Ratio Calculator — Solve and Simplify Ratios
Solve ratio proportions (A:B = C:?) and simplify ratios to their lowest terms. See also Fraction Calculator and Percentage Calculator.
Solve Ratio: A : B = C : ?
Simplify a Ratio
How to Solve Ratio Problems
A ratio compares two quantities. When you have a proportion like A:B = C:D, if three values are known, you can find the fourth. The key principle is cross-multiplication: A × D = B × C. To find D, rearrange to D = (B × C) / A. This calculator also simplifies ratios by dividing both parts by their greatest common divisor (GCD).
Ratio Formula
Proportion: A : B = C : D
Cross multiply: A × D = B × C
Solve for D: D = (B × C) / A
Simplify ratio A : B:
Divide both by GCD(A, B)
Example
2 : 3 = 4 : ?
Cross multiply: 2 × ? = 3 × 4
2 × ? = 12
? = 12 / 2 = 6
So 2:3 = 4:6
Frequently Asked Questions
What is a ratio?
A ratio is a comparison of two quantities showing how many times one value contains or is contained within the other. For example, a ratio of 3:2 means for every 3 of the first quantity, there are 2 of the second.
What is a proportion?
A proportion is an equation stating that two ratios are equal. For example, 1:2 = 3:6 is a proportion because both ratios simplify to the same value (1:2). Proportions are solved using cross-multiplication.
How do you simplify a ratio?
Divide both numbers by their greatest common factor (GCF). For example, 15:25 → GCF(15,25) = 5 → 15÷5 : 25÷5 = 3:5.
Can ratios have decimals?
Yes, ratios can involve decimals. To simplify a decimal ratio like 1.5:2.5, multiply both by 10 to get 15:25, then simplify to 3:5. This calculator handles decimal inputs automatically.

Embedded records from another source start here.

What follows belongs to an exercise in optimizing a design on an open flow for small area, a short achievable clock period and few clock cycles per item; a production flow would make more cautious choices. In this exercise RTL edits were held to simulation tests only and were not proved equivalent to the original.

### design/flow/config.mk
export PLATFORM = sky130hd
export DESIGN_NAME = sm3_core
export DESIGN_NICKNAME = sm3_core
export VERILOG_FILES = /design/flow/design.v
export SDC_FILE = /design/flow/constraint.sdc
export NUM_CORES = 4
export LEC_CHECK = 0
export CAP_MARGIN = 20
export CORE_MARGIN = 2
export CORE_UTILIZATION = 40
export PLACE_DENSITY = 0.6
export SLEW_MARGIN = 20
### design/flow/constraint.sdc
create_clock -name core_clock -period 20.0 [get_ports {clk}]
set_input_delay 4.0000 -clock core_clock [delete_from_list [all_inputs] [get_ports {clk}]]
set_output_delay 4.0000 -clock core_clock [all_outputs]
set_load 0.01 [all_outputs]
### design/flow/design.v
module sm3_core (
    input  wire         clk,
    input  wire         rst,         
    input  wire         start_i,
    input  wire         first_i,
    input  wire [511:0] block_i,     
    output wire         ready_o,
    output reg          done_o,
    output wire [255:0] digest_o     
);
    localparam [255:0] IV = {32'h7380166F, 32'h4914B2B9, 32'h172442D7, 32'hDA8A0600,
                             32'hA96F30BC, 32'h163138AA, 32'hE38DEE4D, 32'hB0FB0E4E};
    localparam [31:0]  T0 = 32'h79CC4519;
    localparam [31:0]  T1 = 32'h7A879D8A;
    localparam [1:0] S_IDLE  = 2'd0;
    localparam [1:0] S_ROUND = 2'd1;
    localparam [1:0] S_FINAL = 2'd2;
    function [31:0] rotl;
        input [31:0] x;
        input [4:0]  n;
        begin
            rotl = (x << n) | (x >> (6'd32 - {1'b0, n}));
        end
    endfunction
    function [31:0] p0;
        input [31:0] x;
        begin
            p0 = x ^ {x[22:0], x[31:23]} ^ {x[14:0], x[31:15]};
        end
    endfunction
    function [31:0] p1;
        input [31:0] x;
        begin
            p1 = x ^ {x[16:0], x[31:17]} ^ {x[8:0], x[31:9]};
        end
    endfunction
    reg [1:0]   state_q;
    reg [5:0]   round_q;
    reg [255:0] v_q;                     
    reg [31:0]  a_q, b_q, c_q, d_q, e_q, f_q, g_q, h_q;
    reg [511:0] w_q;                     
    wire [31:0] w_j   = w_q[511:480];    
    wire [31:0] w_j3  = w_q[415:384];    
    wire [31:0] w_j4  = w_q[383:352];    
    wire [31:0] w_j7  = w_q[287:256];    
    wire [31:0] w_j10 = w_q[191:160];    
    wire [31:0] w_j13 = w_q[95:64];      
    wire [31:0] w_new = p1(w_j ^ w_j7 ^ {w_j13[16:0], w_j13[31:17]})
                        ^ {w_j3[24:0], w_j3[31:25]} ^ w_j10;    
    wire [31:0] w_p   = w_j ^ w_j4;                              
    wire        early = (round_q < 6'd16);
    wire [31:0] k_j   = rotl(early ? T0 : T1, round_q[4:0]);
    wire [31:0] a_r12 = {a_q[19:0], a_q[31:20]};
    wire [31:0] ss_t  = a_r12 + e_q + k_j;
    wire [31:0] ss1   = {ss_t[24:0], ss_t[31:25]};
    wire [31:0] ss2   = ss1 ^ a_r12;
    wire [31:0] ff    = early ? (a_q ^ b_q ^ c_q)
                              : ((a_q & b_q) | (a_q & c_q) | (b_q & c_q));
    wire [31:0] gg    = early ? (e_q ^ f_q ^ g_q)
                              : ((e_q & f_q) | (~e_q & g_q));
    wire [31:0] tt1   = ff + d_q + ss2 + w_p;
    wire [31:0] tt2   = gg + h_q + ss1 + w_j;
    wire [255:0] v_in = first_i ? IV : v_q;
    assign ready_o  = (state_q == S_IDLE);
    assign digest_o = v_q;
    always @(posedge clk) begin
        if (rst) begin
            state_q <= S_IDLE;
            round_q <= 6'd0;
            done_o  <= 1'b0;
            v_q     <= IV;
        end else begin
            done_o <= 1'b0;
            case (state_q)
                S_IDLE: begin
                    if (start_i) begin
                        v_q     <= v_in;
                        a_q     <= v_in[255:224];
                        b_q     <= v_in[223:192];
                        c_q     <= v_in[191:160];
                        d_q     <= v_in[159:128];
                        e_q     <= v_in[127:96];
                        f_q     <= v_in[95:64];
                        g_q     <= v_in[63:32];
                        h_q     <= v_in[31:0];
                        w_q     <= block_i;
                        round_q <= 6'd0;
                        state_q <= S_ROUND;
                    end
                end
                S_ROUND: begin
                    a_q <= tt1;
                    b_q <= a_q;
                    c_q <= {b_q[22:0], b_q[31:23]};
                    d_q <= c_q;
                    e_q <= p0(tt2);
                    f_q <= e_q;
                    g_q <= {f_q[12:0], f_q[31:13]};
                    h_q <= g_q;
                    w_q <= {w_q[479:0], w_new};
                    round_q <= round_q + 6'd1;
                    if (round_q == 6'd63)
                        state_q <= S_FINAL;
                end
                S_FINAL: begin
                    v_q     <= v_q ^ {a_q, b_q, c_q, d_q, e_q, f_q, g_q, h_q};
                    done_o  <= 1'b1;
                    state_q <= S_IDLE;
                end
                default: state_q <= S_IDLE;
            endcase
        end
    end
endmodule
### design/flow/run.sh
#!/bin/bash
# synth_recipe.tcl (not shown) runs the flow's synth.tcl, then flattens the netlist and writes it again
# the make line also repeats each setting of config.mk as NAME=value (left out here)
make -C /OpenROAD-flow-scripts/flow DESIGN_CONFIG=/design/flow/config.mk WORK_HOME=/design/flow/orfs CLKGATE_MAP_FILE= SYNTH_SCRIPT=/design/flow/synth_recipe.tcl finish
==> run notes <==
-- Yosys cell counts, drive strengths merged (8+ instances only) --
cell type / instances
a211oi: 96
a21o: 40
a21oi: 382
a22oi: 12
a31oi: 30
buf: 42
clkbuf: 359
dfxtp: 265
edfxtp: 768
fa: 188
ha: 100
inv: 250
maj3: 10
mux2: 8
mux2i: 50
nand2: 2005
nand2b: 134
nand3: 149
nand3b: 206
nand4: 10
nor2: 497
nor2b: 19
nor3: 64
o211ai: 18
o21a: 22
o21ai: 473
o21bai: 13
o22ai: 22
o31ai: 10
or3: 10
xnor2: 320
xor2: 117
-- area by class of cell --
class                      instances  area share, %
clock buffer                     162           4.39
multi-input combinational       5105           40.4
sequential                      1033           38.4
timing repair buffer             847           11.4
clock inverter                    56          0.750
tap                             2016           3.41
antenna                           12         0.0406
inverter                         253           1.28
-- state kept, by name, indices dropped and copies added (netlist names), 32 cells and up --
| signal | cells |
|---|---|
| b_q | 32 |
| e_q | 32 |
| v_q | 256 |
| w_q | 512 |
| g_q | 32 |
| c_q | 32 |
| a_q | 32 |
| f_q | 32 |
| d_q | 32 |
| h_q | 32 |
-- stage by stage --
| step | setup WS, ns | hold slack, ns | instance area, µm² | utilization, % |
|---|---|---|---|---|
| 3_3_place_gp | 8.87 | 0.477 | 70100 | 46.7 |
| 5_1_grt | 7.82 | 0.516 | 73900 | 49.2 |
| 3_5_place_dp | 8.75 | 0.490 | 70100 | 46.7 |
| 6_report | 8.50 | 0.501 | 74000 | 49.3 |
| 4_1_cts | 8.66 | 0.501 | 73900 | 49.2 |
| 2_1_floorplan | 3.69 | 0.484 | 60600 | - |
-- cell usage in the layout (no fill, tap or decap), types with 133 or more instances in the layout --
| cell type | instances |
|---|---|
| nand2_1 | 2005 |
| o21ai_0 | 465 |
| fa_1 | 188 |
| clkdlybuf4s50_1 | 771 |
| xnor2_1 | 317 |
| a21oi_1 | 381 |
| nand3_1 | 149 |
| nor2_1 | 494 |
| dfxtp_1 | 264 |
| nand2b_1 | 133 |
| inv_1 | 250 |
| nand3b_1 | 206 |
| edfxtp_1 | 768 |
-- critical path: cells and delay by family, from the launching register on --
| family | cells | cell delay [ns] |
|---|---|---|
| and+or+nand+nor | 4 | 0.48 |
| xor gates and xnor gates | 3 | 0.70 |
| buffers and inverters | 4 | 1.80 |
| adders and majority gates | 6 | 2.73 |
| AOI/OAI and AO/OA | 18 | 4.57 |
| DFF | 1 | 0.85 |
-- layer usage --
metal / track usage [%] / vias up / part of all wire, %
met2: 55.8 / 2804 / 47
met4: 15.2 / 4 / 5.0
li1: - / 24000 / -
met1: 45.2 / 26000 / 40
met3: 5.66 / 432 / 8.0
met5: 0 / - / 0.010
-- path summary, 6_finish.rpt --
path              to  slack (ns)  cells past startpoint
max reg2reg  a_q[31]        8.50                     35
max          a_q[31]        8.50                     35
min reg2reg  w_q[46]        0.50                      2
min          w_q[46]        0.50                      2
-- cells by family after synthesis --
group                      share of synthesized area (%)
DFF                                                 46.8
AOI/OAI and AO/OA                                   11.3
adders and majority gates                           8.43
muxes                                              0.974
buffers and inverters                               4.08
xor gates and xnor gates                            6.48
and+or+nand+nor                                     21.9
==> metrics.md <==
| Metric | Value |
|---|---|
| Area occupied by multi-input gates | between 20000 and 30000 µm² |
| Vias in the first global route | 49900 |
| Post-synth net total | 7596 |
| Global route total overflow | 0 |
| Vias/cell | 5.61 |
| CP Data Required Time | 20.46 ns |
| Storage element area | 28400 µm² |
| Setup-failing EPs final | 0 |
| Max-slew headroom | 9.16% |
| Library cells used by synthesis | 83 |
| Share of post-route cells with drive strength above 1 | just under 4% |
| Post-Syn Area | 60600 µm² |
| Setup crit start kind | flop |
| Syn Area/Cell | 8.93 µm² |
| Vias | 53200 |
| Initial DRC count | 6419 |
| Hold Crit Class | reg2reg |
| Ys flop type | edfxtp_1 |
| Post-synthesis cell count | 6792 |
| Synth top area share | roughly two fifths |
| Nets | 8159 |
| Crit path largest cell delay | 0.85 ns |
| Post-synth EDFFs | 768 |
| Async S/R FF share, synth | 0% |
| Total Wirelength | approximately 280000 µm |
| Number of sinks on the clock net | between 1000 and 1500 |
| Most common cell on crit path | o21ai_0 |
| Layout area overhead | 22.0% |
| Setup TNS | 0 ns |
| Layout Cells excl Fill | roughly 9500 |
| Hold_sp | w_q[14] |
| GRT Util Overall | between 30% and 40% |
| #FFs+latches synth | 1033 |
| Worst Setup End Kind | flop |
| Htree depth | 3 |
| Fillers | 14200 |
| Max-Cap Viols | 0 |
| Clock skew | 0.0439 ns |
| Die footprint | ~150000 µm² |
| Peak Freq | 87.0 MHz |
| Initial core utilization | 40.4% |
| Largest net degree at the start of global routing | 194 |
| Worst skew pair latency | 0.77 ns |
| FP Rows | around 140 |
| Final hold vios | 0 |
| Placed Cells | roughly 9300 |
| DP HPWL | 210000 µm |
| # IOs | 774 |
| Synth warn | 1 |
| GP Congestion | slightly below 1 |
| Worst Path Arrival | 11.96 ns |
| Crit path max fanout | 44 |
| CTS tree | built |
| # resized after CTS | 0 |
| Core Box Area | 150000 µm² |
| Die height | 393 µm |
| CP startpoint | round_q[5] |
| Post-CTS Setup Inserts | 0 |
| First-pass GRT wire length | 381000 µm |
| Outcome | timing/DRC/antenna clean |
| Die W | ~400 µm |
| Post-synth top area cell | edfxtp_1 |
| Routed wire length per instance | approximately 29 µm |
| Sequential share of the synthesized area | roughly 47% |
| Tcrit/Tclk final | 57.5% |
| Initial antenna violation count | 12 |
| Clock transition at path regs | 0.07 ns |
| Synth area leaders | edfxtp_1 (38%), nand2_1 (12%), dfxtp_1 (8.7%) |
| Post-cts hold buffer count | 0 |
| R2R Path Start | round_q[5] |
| Antenna viol nets, final | 0 |
| Clock Tree Buf Depth | 3 |
| Max-slew violations | 0 |
| Root Driver | clkbuf_16 |
| Drt first pass iters | 8 |
| CTS buffer count | 115 |
| DR DRC count | 0 |
| CP max-delay cell | dfxtp_1 |
| Fin crit period | 11.50 ns |
| RSZ-0062 raised after global routing | no |
| IO Port Bufs | a little under 800 |
| Worst slew pin tran | 1.36 ns |
| Crit path kind | reg2reg |
Testbench counts, summed over its fixed seeds: cycles 84,488, items 1,280.

re-timing with driven ports:
Ports are ideal in the flow. The routed layout listed here was re-timed in OpenROAD.
Step 1, drivers: a clkbuf_16 drives clk and a buf_2 each remaining input, both assumed.
Step 2 adds t to the input delays and takes it off the output delays; t is the mean of the earliest and latest rising clock arrival at the registers after step 1. Input paths then give back, and output paths get back, about the clock's delay inside the block.
Slacks: ideal ports / drivers / drivers and shift; pairs: ideal ports / drivers.
t (ns): 0.827
setup WS [ns]: 8.504 / 8.504 / 8.504
clock arrival spread, ns: 0.055 / 0.055
slew at the worst register clock pin (ns): 0.08 / 0.08
After both steps setup and hold are still met in this run. For this run, drivers alone change the setup slack by 0.000 ns; drivers and shift together by 0.000 ns.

What is the difference between a ratio and a fraction?
A ratio compares two quantities (A:B), while a fraction represents a part of a whole (A/B). The ratio 3:4 means "3 to 4," while the fraction 3/4 means "3 out of 4." They are related but used in different contexts.
Solved Examples — Ratios
Example: A recipe uses flour and sugar in a 5:2 ratio. If you use 750g of flour, how much sugar do you need?
Solution:
Step 1: Set up proportion: 5:2 = 750:x
Step 2: Cross multiply: 5 × x = 2 × 750
Step 3: 5x = 1500
Step 4: x = 300g
Answer: 300g of sugar
Example: Simplify the ratio 84:126
Solution:
Step 1: Find GCF(84, 126) = 42
Step 2: 84 ÷ 42 = 2
Step 3: 126 ÷ 42 = 3
Answer: 2:3
Example: A map scale is 1:50,000. If two cities are 3.5 cm apart on the map, what is the actual distance?
Solution:
Step 1: 1 cm on map = 50,000 cm in reality
Step 2: 3.5 cm × 50,000 = 175,000 cm
Step 3: Convert: 175,000 cm = 1,750 m = 1.75 km
Answer: 1.75 km
Practice Questions
Try these on your own:
- Simplify the ratio 45:60 (Answer: 3:4)
- If 3:7 = x:28, find x (Answer: 12)
- A class has boys and girls in a 3:5 ratio. If there are 40 students total, how many are boys? (Answer: 15)
- Mix paint in ratio 2:3:5. If you need 500mL total, how much of each color? (Answer: 100:150:250 mL)
- Simplify 2.5:3.75 to a whole-number ratio (Answer: 2:3)
- If $240 is split in ratio 5:3, how much does each person get? (Answer: $150 and $90)
Common Mistakes to Avoid
The most common mistake with ratios is confusing the order — a ratio of 3:5 is NOT the same as 5:3. Always make sure which quantity goes first. Another error is adding ratio parts incorrectly when finding actual values: if a ratio is 2:3 and the total is 100, each "part" = 100 ÷ 5 = 20, so the amounts are 40 and 60 (not 2 and 3). Students also sometimes try to add or subtract ratios directly (like fractions), but ratios represent relationships, not quantities. When simplifying, make sure to divide BOTH parts by the same number. Also, be careful with three-part ratios: to find a missing value in A:B:C, you need to use the specific pair relationship, not all three at once.
Key Takeaways
- A ratio compares quantities. Order matters: 3:5 ≠ 5:3.
- Simplify by dividing both parts by their GCF: 12:18 → 2:3.
- To solve proportions (A:B = C:D), cross multiply: A×D = B×C.
- To divide a total using a ratio, add the parts, divide total by sum, then multiply each part.
- Ratios can be expressed as fractions (3:4 = 3/4) or percentages (3:4 = 43%:57%).
- Real-world uses: recipes, maps, mixing, financial splits, scale models, and unit conversions.